_Task goal_
Where a line of the data below has the string "critPathMaxFanout", copy that line.

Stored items
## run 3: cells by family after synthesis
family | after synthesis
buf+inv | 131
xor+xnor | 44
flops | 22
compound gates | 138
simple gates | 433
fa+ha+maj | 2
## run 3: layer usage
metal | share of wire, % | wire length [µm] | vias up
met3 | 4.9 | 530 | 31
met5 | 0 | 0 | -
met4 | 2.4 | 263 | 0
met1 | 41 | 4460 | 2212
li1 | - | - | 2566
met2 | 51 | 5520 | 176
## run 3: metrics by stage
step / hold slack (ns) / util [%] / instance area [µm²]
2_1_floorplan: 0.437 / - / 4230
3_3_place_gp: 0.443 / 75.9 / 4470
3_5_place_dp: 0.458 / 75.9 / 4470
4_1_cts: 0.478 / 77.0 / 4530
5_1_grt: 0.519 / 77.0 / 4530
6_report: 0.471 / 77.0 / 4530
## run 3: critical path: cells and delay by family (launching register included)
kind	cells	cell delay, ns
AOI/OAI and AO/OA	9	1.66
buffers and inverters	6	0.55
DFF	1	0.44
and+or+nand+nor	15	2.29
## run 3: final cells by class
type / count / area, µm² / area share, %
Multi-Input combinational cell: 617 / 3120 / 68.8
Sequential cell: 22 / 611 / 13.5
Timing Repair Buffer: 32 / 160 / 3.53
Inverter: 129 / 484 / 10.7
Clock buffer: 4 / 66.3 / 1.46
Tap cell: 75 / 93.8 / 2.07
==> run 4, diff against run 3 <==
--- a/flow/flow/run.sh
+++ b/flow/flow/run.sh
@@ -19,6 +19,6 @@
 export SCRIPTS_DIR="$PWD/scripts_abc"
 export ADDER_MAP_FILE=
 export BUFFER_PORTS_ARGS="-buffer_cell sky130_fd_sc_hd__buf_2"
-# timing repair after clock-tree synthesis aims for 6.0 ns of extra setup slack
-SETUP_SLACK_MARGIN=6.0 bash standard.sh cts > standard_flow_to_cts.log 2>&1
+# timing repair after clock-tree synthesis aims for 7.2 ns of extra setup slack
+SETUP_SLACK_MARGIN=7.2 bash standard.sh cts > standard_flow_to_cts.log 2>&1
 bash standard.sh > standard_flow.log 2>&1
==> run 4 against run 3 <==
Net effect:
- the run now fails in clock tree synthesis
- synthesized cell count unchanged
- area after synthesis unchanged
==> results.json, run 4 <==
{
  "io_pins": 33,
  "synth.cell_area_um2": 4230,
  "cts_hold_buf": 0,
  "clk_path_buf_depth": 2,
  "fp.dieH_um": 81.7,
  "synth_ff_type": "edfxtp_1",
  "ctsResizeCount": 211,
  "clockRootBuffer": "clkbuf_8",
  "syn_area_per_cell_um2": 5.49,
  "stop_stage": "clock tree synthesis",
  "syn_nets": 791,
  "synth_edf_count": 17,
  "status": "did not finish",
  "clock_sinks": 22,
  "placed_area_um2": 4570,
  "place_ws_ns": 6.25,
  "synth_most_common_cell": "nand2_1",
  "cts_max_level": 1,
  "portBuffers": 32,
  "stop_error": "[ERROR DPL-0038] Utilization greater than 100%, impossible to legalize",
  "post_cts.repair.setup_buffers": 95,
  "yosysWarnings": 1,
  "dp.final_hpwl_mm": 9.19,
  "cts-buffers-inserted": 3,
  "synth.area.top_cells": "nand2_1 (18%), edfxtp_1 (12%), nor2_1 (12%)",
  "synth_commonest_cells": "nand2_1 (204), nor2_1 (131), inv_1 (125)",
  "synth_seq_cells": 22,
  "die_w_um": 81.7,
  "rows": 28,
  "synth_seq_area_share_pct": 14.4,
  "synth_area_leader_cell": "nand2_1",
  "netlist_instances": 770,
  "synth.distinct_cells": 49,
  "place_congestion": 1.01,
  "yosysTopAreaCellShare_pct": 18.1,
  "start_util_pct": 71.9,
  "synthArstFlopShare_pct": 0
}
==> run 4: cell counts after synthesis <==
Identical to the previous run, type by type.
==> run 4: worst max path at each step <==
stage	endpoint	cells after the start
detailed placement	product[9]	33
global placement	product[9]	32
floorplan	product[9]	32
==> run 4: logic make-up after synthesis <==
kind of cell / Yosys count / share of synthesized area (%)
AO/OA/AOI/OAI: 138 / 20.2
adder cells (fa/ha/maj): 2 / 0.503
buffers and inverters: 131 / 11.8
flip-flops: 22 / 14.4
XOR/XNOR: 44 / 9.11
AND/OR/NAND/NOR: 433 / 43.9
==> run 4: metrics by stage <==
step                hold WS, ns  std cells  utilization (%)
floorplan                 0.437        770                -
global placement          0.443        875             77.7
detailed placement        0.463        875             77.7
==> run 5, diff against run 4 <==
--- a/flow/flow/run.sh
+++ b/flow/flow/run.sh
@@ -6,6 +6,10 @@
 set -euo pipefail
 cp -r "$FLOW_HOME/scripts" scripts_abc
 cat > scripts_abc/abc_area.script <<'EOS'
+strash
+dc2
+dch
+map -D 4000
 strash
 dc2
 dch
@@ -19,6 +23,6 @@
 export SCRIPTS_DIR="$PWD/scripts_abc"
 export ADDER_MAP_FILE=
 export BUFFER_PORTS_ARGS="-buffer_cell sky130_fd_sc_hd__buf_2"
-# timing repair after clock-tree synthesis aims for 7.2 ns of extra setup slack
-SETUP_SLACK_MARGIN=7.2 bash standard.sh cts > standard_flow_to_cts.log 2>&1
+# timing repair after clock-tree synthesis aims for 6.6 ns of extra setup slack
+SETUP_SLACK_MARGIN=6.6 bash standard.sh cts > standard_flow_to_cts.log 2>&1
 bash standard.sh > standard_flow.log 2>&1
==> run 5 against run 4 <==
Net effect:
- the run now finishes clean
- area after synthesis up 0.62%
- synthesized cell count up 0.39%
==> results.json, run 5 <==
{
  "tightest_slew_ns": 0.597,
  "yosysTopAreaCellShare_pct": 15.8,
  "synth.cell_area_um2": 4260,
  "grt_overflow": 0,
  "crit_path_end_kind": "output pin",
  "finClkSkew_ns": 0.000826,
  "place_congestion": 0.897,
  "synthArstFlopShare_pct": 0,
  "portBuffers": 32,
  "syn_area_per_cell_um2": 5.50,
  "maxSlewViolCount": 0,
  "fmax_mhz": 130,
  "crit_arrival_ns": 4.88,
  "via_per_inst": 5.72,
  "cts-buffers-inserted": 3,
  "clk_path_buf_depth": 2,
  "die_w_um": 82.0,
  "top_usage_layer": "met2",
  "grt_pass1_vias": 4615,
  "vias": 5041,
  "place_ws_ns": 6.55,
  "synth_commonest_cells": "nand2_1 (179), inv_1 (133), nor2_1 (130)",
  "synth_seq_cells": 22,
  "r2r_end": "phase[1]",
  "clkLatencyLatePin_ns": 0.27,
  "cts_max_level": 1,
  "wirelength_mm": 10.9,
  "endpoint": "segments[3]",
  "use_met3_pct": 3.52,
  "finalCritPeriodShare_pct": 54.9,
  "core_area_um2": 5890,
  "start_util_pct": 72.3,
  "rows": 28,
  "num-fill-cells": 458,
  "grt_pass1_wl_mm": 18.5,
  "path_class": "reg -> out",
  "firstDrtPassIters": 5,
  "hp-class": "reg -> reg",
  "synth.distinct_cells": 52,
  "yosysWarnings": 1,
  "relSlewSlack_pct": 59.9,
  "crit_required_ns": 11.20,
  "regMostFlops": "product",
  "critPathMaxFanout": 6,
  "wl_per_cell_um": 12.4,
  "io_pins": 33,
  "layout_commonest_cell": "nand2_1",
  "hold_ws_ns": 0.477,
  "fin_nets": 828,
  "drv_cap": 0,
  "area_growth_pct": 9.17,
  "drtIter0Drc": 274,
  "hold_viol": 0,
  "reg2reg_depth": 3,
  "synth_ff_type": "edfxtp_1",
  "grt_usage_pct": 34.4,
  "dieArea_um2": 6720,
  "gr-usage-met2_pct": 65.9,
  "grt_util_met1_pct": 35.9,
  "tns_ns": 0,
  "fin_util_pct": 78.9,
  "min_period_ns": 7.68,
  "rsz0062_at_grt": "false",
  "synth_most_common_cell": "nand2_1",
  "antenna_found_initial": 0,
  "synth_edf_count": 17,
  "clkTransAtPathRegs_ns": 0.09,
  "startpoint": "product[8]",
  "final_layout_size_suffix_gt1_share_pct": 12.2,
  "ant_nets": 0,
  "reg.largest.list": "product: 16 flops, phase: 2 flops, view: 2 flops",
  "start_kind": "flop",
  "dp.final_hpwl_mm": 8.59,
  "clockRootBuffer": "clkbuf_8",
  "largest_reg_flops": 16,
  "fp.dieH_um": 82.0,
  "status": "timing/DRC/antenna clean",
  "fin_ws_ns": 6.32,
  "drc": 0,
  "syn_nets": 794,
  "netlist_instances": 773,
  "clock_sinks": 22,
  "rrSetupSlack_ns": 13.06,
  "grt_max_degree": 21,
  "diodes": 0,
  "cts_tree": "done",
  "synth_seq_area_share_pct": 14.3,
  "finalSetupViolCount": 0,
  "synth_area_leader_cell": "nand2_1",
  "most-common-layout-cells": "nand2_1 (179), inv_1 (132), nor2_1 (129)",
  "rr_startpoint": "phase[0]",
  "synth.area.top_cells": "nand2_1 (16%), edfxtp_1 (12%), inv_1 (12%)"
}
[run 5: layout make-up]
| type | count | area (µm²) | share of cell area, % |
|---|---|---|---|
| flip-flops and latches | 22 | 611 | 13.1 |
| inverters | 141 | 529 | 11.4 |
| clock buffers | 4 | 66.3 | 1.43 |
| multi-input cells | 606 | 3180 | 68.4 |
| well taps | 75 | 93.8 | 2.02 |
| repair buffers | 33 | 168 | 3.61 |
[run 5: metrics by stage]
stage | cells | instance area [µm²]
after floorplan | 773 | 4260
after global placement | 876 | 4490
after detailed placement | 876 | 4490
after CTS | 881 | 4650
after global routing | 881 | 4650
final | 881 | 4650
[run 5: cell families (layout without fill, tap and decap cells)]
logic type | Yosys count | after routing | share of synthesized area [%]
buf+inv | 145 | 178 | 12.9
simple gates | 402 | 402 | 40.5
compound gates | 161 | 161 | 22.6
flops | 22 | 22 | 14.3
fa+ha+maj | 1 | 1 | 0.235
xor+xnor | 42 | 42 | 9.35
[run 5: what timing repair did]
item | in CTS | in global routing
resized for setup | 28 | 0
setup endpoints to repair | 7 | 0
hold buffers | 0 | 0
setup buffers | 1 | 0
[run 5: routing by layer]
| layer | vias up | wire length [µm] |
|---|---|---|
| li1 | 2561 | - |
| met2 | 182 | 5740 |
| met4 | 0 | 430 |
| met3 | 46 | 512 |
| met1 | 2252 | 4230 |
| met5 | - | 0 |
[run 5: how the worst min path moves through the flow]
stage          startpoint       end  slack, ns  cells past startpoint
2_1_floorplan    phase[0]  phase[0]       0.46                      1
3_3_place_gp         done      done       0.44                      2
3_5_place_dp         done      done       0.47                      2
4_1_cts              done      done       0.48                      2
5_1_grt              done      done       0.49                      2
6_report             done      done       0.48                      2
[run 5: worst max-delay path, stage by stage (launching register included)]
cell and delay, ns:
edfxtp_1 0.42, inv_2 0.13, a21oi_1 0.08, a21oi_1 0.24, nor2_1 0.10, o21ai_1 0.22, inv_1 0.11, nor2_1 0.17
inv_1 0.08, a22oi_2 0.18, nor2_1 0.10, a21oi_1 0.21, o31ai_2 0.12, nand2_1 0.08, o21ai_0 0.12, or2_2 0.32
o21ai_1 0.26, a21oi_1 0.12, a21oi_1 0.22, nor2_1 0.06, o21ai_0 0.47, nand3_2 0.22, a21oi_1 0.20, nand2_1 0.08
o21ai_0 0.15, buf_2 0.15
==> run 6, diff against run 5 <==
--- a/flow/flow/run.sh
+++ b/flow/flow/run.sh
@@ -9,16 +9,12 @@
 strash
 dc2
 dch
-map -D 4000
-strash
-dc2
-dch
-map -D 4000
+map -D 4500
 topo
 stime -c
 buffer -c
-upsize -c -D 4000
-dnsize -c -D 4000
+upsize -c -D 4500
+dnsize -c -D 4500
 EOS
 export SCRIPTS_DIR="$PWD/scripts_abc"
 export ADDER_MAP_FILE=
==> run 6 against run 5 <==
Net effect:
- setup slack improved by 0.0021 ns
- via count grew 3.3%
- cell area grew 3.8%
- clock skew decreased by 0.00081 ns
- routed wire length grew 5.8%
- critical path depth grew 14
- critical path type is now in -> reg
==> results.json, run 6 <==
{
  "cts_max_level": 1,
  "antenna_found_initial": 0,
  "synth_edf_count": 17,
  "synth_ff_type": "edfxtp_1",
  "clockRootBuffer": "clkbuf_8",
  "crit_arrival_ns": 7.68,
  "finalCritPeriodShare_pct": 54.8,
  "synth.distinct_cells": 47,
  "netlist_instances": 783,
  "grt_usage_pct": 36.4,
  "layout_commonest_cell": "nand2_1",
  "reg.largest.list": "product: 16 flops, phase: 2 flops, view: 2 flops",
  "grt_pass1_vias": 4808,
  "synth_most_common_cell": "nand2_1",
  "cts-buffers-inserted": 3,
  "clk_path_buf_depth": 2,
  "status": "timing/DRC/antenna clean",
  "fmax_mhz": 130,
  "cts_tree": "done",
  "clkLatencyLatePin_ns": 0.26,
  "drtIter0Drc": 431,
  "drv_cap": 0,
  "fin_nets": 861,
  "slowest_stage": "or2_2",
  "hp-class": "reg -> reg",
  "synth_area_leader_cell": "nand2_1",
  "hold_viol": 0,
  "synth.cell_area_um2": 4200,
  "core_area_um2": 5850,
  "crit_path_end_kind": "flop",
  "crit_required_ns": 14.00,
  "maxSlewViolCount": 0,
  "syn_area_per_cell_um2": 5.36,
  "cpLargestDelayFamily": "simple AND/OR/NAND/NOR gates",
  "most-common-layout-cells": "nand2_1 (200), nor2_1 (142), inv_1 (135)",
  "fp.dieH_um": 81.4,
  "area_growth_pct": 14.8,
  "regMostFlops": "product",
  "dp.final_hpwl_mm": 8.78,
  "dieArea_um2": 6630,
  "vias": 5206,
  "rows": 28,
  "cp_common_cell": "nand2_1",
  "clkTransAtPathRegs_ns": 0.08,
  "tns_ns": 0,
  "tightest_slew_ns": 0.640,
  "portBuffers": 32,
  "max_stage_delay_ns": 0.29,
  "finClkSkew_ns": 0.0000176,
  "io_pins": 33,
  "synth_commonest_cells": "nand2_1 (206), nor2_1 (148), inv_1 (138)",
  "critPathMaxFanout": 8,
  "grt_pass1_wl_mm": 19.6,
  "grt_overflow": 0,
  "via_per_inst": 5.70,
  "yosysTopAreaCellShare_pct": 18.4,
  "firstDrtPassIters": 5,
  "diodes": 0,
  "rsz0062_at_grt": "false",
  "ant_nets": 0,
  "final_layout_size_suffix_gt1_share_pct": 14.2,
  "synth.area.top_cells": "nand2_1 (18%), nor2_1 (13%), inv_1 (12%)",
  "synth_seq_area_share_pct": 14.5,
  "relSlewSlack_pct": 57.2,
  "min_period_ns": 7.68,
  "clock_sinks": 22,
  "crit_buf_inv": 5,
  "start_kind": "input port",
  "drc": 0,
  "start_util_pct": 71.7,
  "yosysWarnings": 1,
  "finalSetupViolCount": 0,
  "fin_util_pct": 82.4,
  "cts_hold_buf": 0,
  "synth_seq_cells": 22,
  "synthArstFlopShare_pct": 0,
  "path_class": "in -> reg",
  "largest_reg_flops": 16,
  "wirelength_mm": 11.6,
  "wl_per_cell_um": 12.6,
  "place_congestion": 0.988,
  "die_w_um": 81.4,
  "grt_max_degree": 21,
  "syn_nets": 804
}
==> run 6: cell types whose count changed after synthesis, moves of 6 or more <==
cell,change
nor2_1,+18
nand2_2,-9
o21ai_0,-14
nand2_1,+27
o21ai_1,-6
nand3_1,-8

_Answer box_
  "critPathMaxFanout": 6,
  "critPathMaxFanout": 8,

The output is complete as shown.